Background: an optimization exercise with open tools, aiming at small area, a short achievable clock period and few clock cycles per item. Do not read the settings as production practice. In this exercise RTL edits were held to simulation tests only and were not proved equivalent to the original. Power figures rest on the tool's default switching activity, not on a simulated workload.

## bit_modulator
module bit_modulator (
    input  wire        clk,
    input  wire        rst,           
    input  wire        cmd_valid,
    output wire        cmd_ready,
    input  wire [2:0]  cmd_op,        
    input  wire [47:0] cmd_ts,        
    input  wire [31:0] cmd_fps,       
    input  wire [6:0]  cmd_len,       
    input  wire [63:0] cmd_code,      
    output reg         rsp_valid,
    output reg         rsp_status,    
    output reg         ev_valid,      
    output reg         ev_bit,
    output wire        active,
    output reg  [1:0]  phase,         
    output reg  [5:0]  bit_index,
    output reg         cur_valid,     
    output reg         cur_bit,
    output wire        color,         
    output reg  [31:0] meas_fps       
);
    localparam PH_IDLE = 2'd0;
    localparam PH_CAL  = 2'd1;
    localparam PH_RUN  = 2'd2;
    localparam M_NORM = 4'd0;    
    localparam M_CDIV = 4'd1;    
    localparam M_CSEL = 4'd2;    
    localparam M_CST1 = 4'd3;    
    localparam M_CST2 = 4'd4;    
    localparam M_LOOP = 4'd5;    
    localparam M_LA   = 4'd6;    
    localparam M_LB   = 4'd7;    
    localparam M_LC   = 4'd8;    
    localparam M_FIN  = 4'd9;    
    localparam M_CST3 = 4'd10;   
    reg        ready_q;
    reg        s1_v;
    reg        s1_start_ok, s1_start_bad, s1_tick, s1_stop;
    reg        s1_multi;      
    reg        s1_c1, s1_c2, s1_c0;
    reg [47:0] s1_ts;
    reg [3:0]  mode;
    reg [63:0] code;
    reg [6:0]  len;
    reg        t_lo, t_hi;
    reg [47:0] cal_t0;        
    reg [5:0]  cal_count;
    reg [48:0] nb, nb2, nb3;  
    reg [49:0] Q;             
    reg [22:0] R;             
    reg [22:0] a;
    reg [22:0] s;             
    reg        cq;            
    reg [22:0] aR;            
    reg        more;          
    reg        lup;           
    reg [5:0]  lvl;           
    reg [6:0]  rmod;          
    reg [5:0]  idx0;          
    reg [47:0] fps_t0;        
    reg [47:0] epoch;         
  ...
For scale: roughly 210 I/O pins, roughly 57000 µm² of cells after synthesis.
Settings: LEC_CHECK=0, ABC_CLOCK_PERIOD_IN_PS=4000, CAP_MARGIN=20, CORE_MARGIN=2, CORE_UTILIZATION=40, PLACE_DENSITY=0.6, SETUP_SLACK_MARGIN=5, SLEW_MARGIN=20; clock period 10.0 ns.
run.sh (not shown) runs the stock make flow with config.mk's settings and CLKGATE_MAP_FILE= SYNTH_SCRIPT=/design/flow/synth_recipe.tcl, a recipe that flattens the netlist after the stock synthesis.
Testbench counts at the start, summed over its fixed seeds: cycles 7,824, commands 6,776.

--

Work task: The required answer is each line of the data in which the word "synthesis" appears.

Result of the exercise:
For scale: roughly 210 I/O pins, roughly 57000 µm² of cells after synthesis.
run.sh (not shown) runs the stock make flow with config.mk's settings and CLKGATE_MAP_FILE= SYNTH_SCRIPT=/design/flow/synth_recipe.tcl, a recipe that flattens the netlist after the stock synthesis.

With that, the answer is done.